__Study material__
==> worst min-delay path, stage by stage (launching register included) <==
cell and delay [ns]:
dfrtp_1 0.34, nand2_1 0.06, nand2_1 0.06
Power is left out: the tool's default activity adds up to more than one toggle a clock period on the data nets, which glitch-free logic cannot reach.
<file path="config.mk">
export PLATFORM = sky130hd
export DESIGN_NAME = dhc_cfg
export DESIGN_NICKNAME = d
export VERILOG_FILES = /design/src/rtl/dhc_pkg.sv /design/src/rtl/dhc_cfg.sv
export SDC_FILE = /design/constraint.sdc
export NUM_CORES = 1
export LEC_CHECK = 0
export BUFFER_PORTS_ARGS = -buffer_cell sky130_fd_sc_hd__buf_2
export CAP_MARGIN = 5
export CORE_UTILIZATION = 44
export CTS_CLUSTER_DIAMETER = 50
export DETAILED_ROUTE_END_ITERATION = 12
export PLACE_DENSITY = 0.71
export SLEW_MARGIN = 20
export SYNTH_ARGS = -nofsm -noshare
export SYNTH_HDL_FRONTEND = slang
export SYNTH_SLANG_ARGS = --single-unit
export TNS_END_PERCENT = 5
</file>
<file path="constraint.sdc">
create_clock -name clk -period 1.1 [get_ports clk]
set_clock_uncertainty 0.15 [all_clocks]
set_input_delay 0.11 -clock clk [delete_from_list [all_inputs] [get_ports clk]]
set_output_delay 0.11 -clock clk [all_outputs]
set_load 0.01 [all_outputs]
</file>
<file path="src/rtl/dhc_pkg.sv">
// Package for the dual hysteresis on/off controller.
// Types, codes and constants shared by all rtl files; no dependencies.
`timescale 1ns / 1ps
package dhc_pkg;

    localparam logic [15:0] MIN_REPEAT_S = 16'd60;
    localparam int MAX_RESULTS = 4;

    typedef enum logic [1:0] {
        ST_OFF  = 2'd0,
        ST_ON   = 2'd1,
        ST_IDLE = 2'd2
    } chan_state_t;

    typedef enum logic [1:0] {
        FUNC_EVAL = 2'd0,
        FUNC_TICK = 2'd1,
        FUNC_STOP = 2'd2,
        FUNC_NONE = 2'd3
    } func_t;

    typedef enum logic [2:0] {
        REG_FLAGS   = 3'd0,
        REG_ACTIONS = 3'd1,
        REG_PERIOD  = 3'd2,
        REG_TLOW    = 3'd3,
        REG_THIGH   = 3'd4,
        REG_HLOW    = 3'd5,
        REG_HHIGH   = 3'd6,
        REG_SPARE   = 3'd7
    } reg_idx_t;

    typedef struct packed {
        logic [3:0]         flags;
        logic [1:0]         actions;
        logic [15:0]        period;
        logic signed [15:0] temp_low;
        logic signed [15:0] temp_high;
        logic [13:0]        hum_low;
        logic [13:0]        hum_high;
    } cfg_t;

    typedef struct packed {
        logic [1:0] func;
        logic signed [15:0] temp_value;
        logic [13:0] hum_value;
        logic active;
    } in_item_t;

    typedef struct packed {
        logic channel;
        logic command;
    } cmd_t;

    // up to four commands from one item
    typedef struct packed {
        logic [2:0] count;
        cmd_t [3:0] cmds;
    } burst_t;

endpackage

</file>
<file path="src/rtl/dhc_cfg.sv">
// Configuration register file for the controller.
// Depends on dhc_pkg.
`timescale 1ns / 1ps
module dhc_cfg
    import dhc_pkg::*;
(
    input  logic        clk,
    input  logic        rst_n,
    input  logic        cfg_we,
    input  logic [2:0]  cfg_index,
    input  logic [15:0] cfg_data,
    output cfg_t        cfg
);
    cfg_t cfg_reg;

    always_ff @(posedge clk or negedge rst_n)
    begin
        if (!rst_n)
        begin
            cfg_reg.flags     <= 4'd0;
            cfg_reg.actions   <= 2'd0;
            cfg_reg.period    <= 16'd60;
            cfg_reg.temp_low  <= 16'sd2000;
            cfg_reg.temp_high <= 16'sd2500;
            cfg_reg.hum_low   <= 14'd4000;
            cfg_reg.hum_high  <= 14'd6000;
        end
        else if (cfg_we)
        begin
            unique case (reg_idx_t'(cfg_index))
                REG_FLAGS:   cfg_reg.flags     <= cfg_data[3:0];
                REG_ACTIONS: cfg_reg.actions   <= cfg_data[1:0];
                REG_PERIOD:  cfg_reg.period    <= cfg_data;
                REG_TLOW:    cfg_reg.temp_low  <= cfg_data;
                REG_THIGH:   cfg_reg.temp_high <= cfg_data;
                REG_HLOW:    cfg_reg.hum_low   <= cfg_data[13:0];
                REG_HHIGH:   cfg_reg.hum_high  <= cfg_data[13:0];
                default:     ;
            endcase
        end
    end

    assign cfg = cfg_reg;
endmodule

</file>
$ cat config.mk
export PLATFORM = sky130hd
export DESIGN_NAME = command_line_path_unquoter_unit
export DESIGN_NICKNAME = d
export VERILOG_FILES = /design/src/rtl/core/clpu_pkg.sv /design/src/rtl/core/clpu_front.sv /design/src/rtl/core/clpu_queue.sv /design/src/rtl/core/clpu_back.sv /design/src/rtl/core/command_line_path_unquoter_unit.sv
export SDC_FILE = /design/constraint.sdc
export NUM_CORES = 1
export LEC_CHECK = 0
export ABC_AREA = 1
export BUFFER_PORTS_ARGS = -buffer_cell sky130_fd_sc_hd__buf_2
export CORE_AREA = 8 8 142 144
export CTS_BUF_LIST = sky130_fd_sc_hd__clkbuf_16
export DETAILED_ROUTE_END_ITERATION = 10
export DIE_AREA = 0 0 150 152
export GPL_TIMING_DRIVEN = 0
export PLACE_DENSITY = 0.73
export SYNTH_ARGS = -nofsm -noshare
export SYNTH_HDL_FRONTEND = slang
export SYNTH_SLANG_ARGS = --single-unit
$ cat constraint.sdc
create_clock -name clk -period 10.9 [get_ports clk]
set_input_delay 0.545 -clock clk [delete_from_list [all_inputs] [get_ports clk]]
set_output_delay 0.545 -clock clk [all_outputs]
set_load 0.05 [all_outputs]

__Task details__
Output an identical copy of every record above.

__Result__
==> worst min-delay path, stage by stage (launching register included) <==
cell and delay [ns]:
dfrtp_1 0.34, nand2_1 0.06, nand2_1 0.06
Power is left out: the tool's default activity adds up to more than one toggle a clock period on the data nets, which glitch-free logic cannot reach.
<file path="config.mk">
export PLATFORM = sky130hd
export DESIGN_NAME = dhc_cfg
export DESIGN_NICKNAME = d
export VERILOG_FILES = /design/src/rtl/dhc_pkg.sv /design/src/rtl/dhc_cfg.sv
export SDC_FILE = /design/constraint.sdc
export NUM_CORES = 1
export LEC_CHECK = 0
export BUFFER_PORTS_ARGS = -buffer_cell sky130_fd_sc_hd__buf_2
export CAP_MARGIN = 5
export CORE_UTILIZATION = 44
export CTS_CLUSTER_DIAMETER = 50
export DETAILED_ROUTE_END_ITERATION = 12
export PLACE_DENSITY = 0.71
export SLEW_MARGIN = 20
export SYNTH_ARGS = -nofsm -noshare
export SYNTH_HDL_FRONTEND = slang
export SYNTH_SLANG_ARGS = --single-unit
export TNS_END_PERCENT = 5
</file>
<file path="constraint.sdc">
create_clock -name clk -period 1.1 [get_ports clk]
set_clock_uncertainty 0.15 [all_clocks]
set_input_delay 0.11 -clock clk [delete_from_list [all_inputs] [get_ports clk]]
set_output_delay 0.11 -clock clk [all_outputs]
set_load 0.01 [all_outputs]
</file>
<file path="src/rtl/dhc_pkg.sv">
// Package for the dual hysteresis on/off controller.
// Types, codes and constants shared by all rtl files; no dependencies.
`timescale 1ns / 1ps
package dhc_pkg;

    localparam logic [15:0] MIN_REPEAT_S = 16'd60;
    localparam int MAX_RESULTS = 4;

    typedef enum logic [1:0] {
        ST_OFF  = 2'd0,
        ST_ON   = 2'd1,
        ST_IDLE = 2'd2
    } chan_state_t;

    typedef enum logic [1:0] {
        FUNC_EVAL = 2'd0,
        FUNC_TICK = 2'd1,
        FUNC_STOP = 2'd2,
        FUNC_NONE = 2'd3
    } func_t;

    typedef enum logic [2:0] {
        REG_FLAGS   = 3'd0,
        REG_ACTIONS = 3'd1,
        REG_PERIOD  = 3'd2,
        REG_TLOW    = 3'd3,
        REG_THIGH   = 3'd4,
        REG_HLOW    = 3'd5,
        REG_HHIGH   = 3'd6,
        REG_SPARE   = 3'd7
    } reg_idx_t;

    typedef struct packed {
        logic [3:0]         flags;
        logic [1:0]         actions;
        logic [15:0]        period;
        logic signed [15:0] temp_low;
        logic signed [15:0] temp_high;
        logic [13:0]        hum_low;
        logic [13:0]        hum_high;
    } cfg_t;

    typedef struct packed {
        logic [1:0] func;
        logic signed [15:0] temp_value;
        logic [13:0] hum_value;
        logic active;
    } in_item_t;

    typedef struct packed {
        logic channel;
        logic command;
    } cmd_t;

    // up to four commands from one item
    typedef struct packed {
        logic [2:0] count;
        cmd_t [3:0] cmds;
    } burst_t;

endpackage

</file>
<file path="src/rtl/dhc_cfg.sv">
// Configuration register file for the controller.
// Depends on dhc_pkg.
`timescale 1ns / 1ps
module dhc_cfg
    import dhc_pkg::*;
(
    input  logic        clk,
    input  logic        rst_n,
    input  logic        cfg_we,
    input  logic [2:0]  cfg_index,
    input  logic [15:0] cfg_data,
    output cfg_t        cfg
);
    cfg_t cfg_reg;

    always_ff @(posedge clk or negedge rst_n)
    begin
        if (!rst_n)
        begin
            cfg_reg.flags     <= 4'd0;
            cfg_reg.actions   <= 2'd0;
            cfg_reg.period    <= 16'd60;
            cfg_reg.temp_low  <= 16'sd2000;
            cfg_reg.temp_high <= 16'sd2500;
            cfg_reg.hum_low   <= 14'd4000;
            cfg_reg.hum_high  <= 14'd6000;
        end
        else if (cfg_we)
        begin
            unique case (reg_idx_t'(cfg_index))
                REG_FLAGS:   cfg_reg.flags     <= cfg_data[3:0];
                REG_ACTIONS: cfg_reg.actions   <= cfg_data[1:0];
                REG_PERIOD:  cfg_reg.period    <= cfg_data;
                REG_TLOW:    cfg_reg.temp_low  <= cfg_data;
                REG_THIGH:   cfg_reg.temp_high <= cfg_data;
                REG_HLOW:    cfg_reg.hum_low   <= cfg_data[13:0];
                REG_HHIGH:   cfg_reg.hum_high  <= cfg_data[13:0];
                default:     ;
            endcase
        end
    end

    assign cfg = cfg_reg;
endmodule

</file>
$ cat config.mk
export PLATFORM = sky130hd
export DESIGN_NAME = command_line_path_unquoter_unit
export DESIGN_NICKNAME = d
export VERILOG_FILES = /design/src/rtl/core/clpu_pkg.sv /design/src/rtl/core/clpu_front.sv /design/src/rtl/core/clpu_queue.sv /design/src/rtl/core/clpu_back.sv /design/src/rtl/core/command_line_path_unquoter_unit.sv
export SDC_FILE = /design/constraint.sdc
export NUM_CORES = 1
export LEC_CHECK = 0
export ABC_AREA = 1
export BUFFER_PORTS_ARGS = -buffer_cell sky130_fd_sc_hd__buf_2
export CORE_AREA = 8 8 142 144
export CTS_BUF_LIST = sky130_fd_sc_hd__clkbuf_16
export DETAILED_ROUTE_END_ITERATION = 10
export DIE_AREA = 0 0 150 152
export GPL_TIMING_DRIVEN = 0
export PLACE_DENSITY = 0.73
export SYNTH_ARGS = -nofsm -noshare
export SYNTH_HDL_FRONTEND = slang
export SYNTH_SLANG_ARGS = --single-unit
$ cat constraint.sdc
create_clock -name clk -period 10.9 [get_ports clk]
set_input_delay 0.545 -clock clk [delete_from_list [all_inputs] [get_ports clk]]
set_output_delay 0.545 -clock clk [all_outputs]
set_load 0.05 [all_outputs]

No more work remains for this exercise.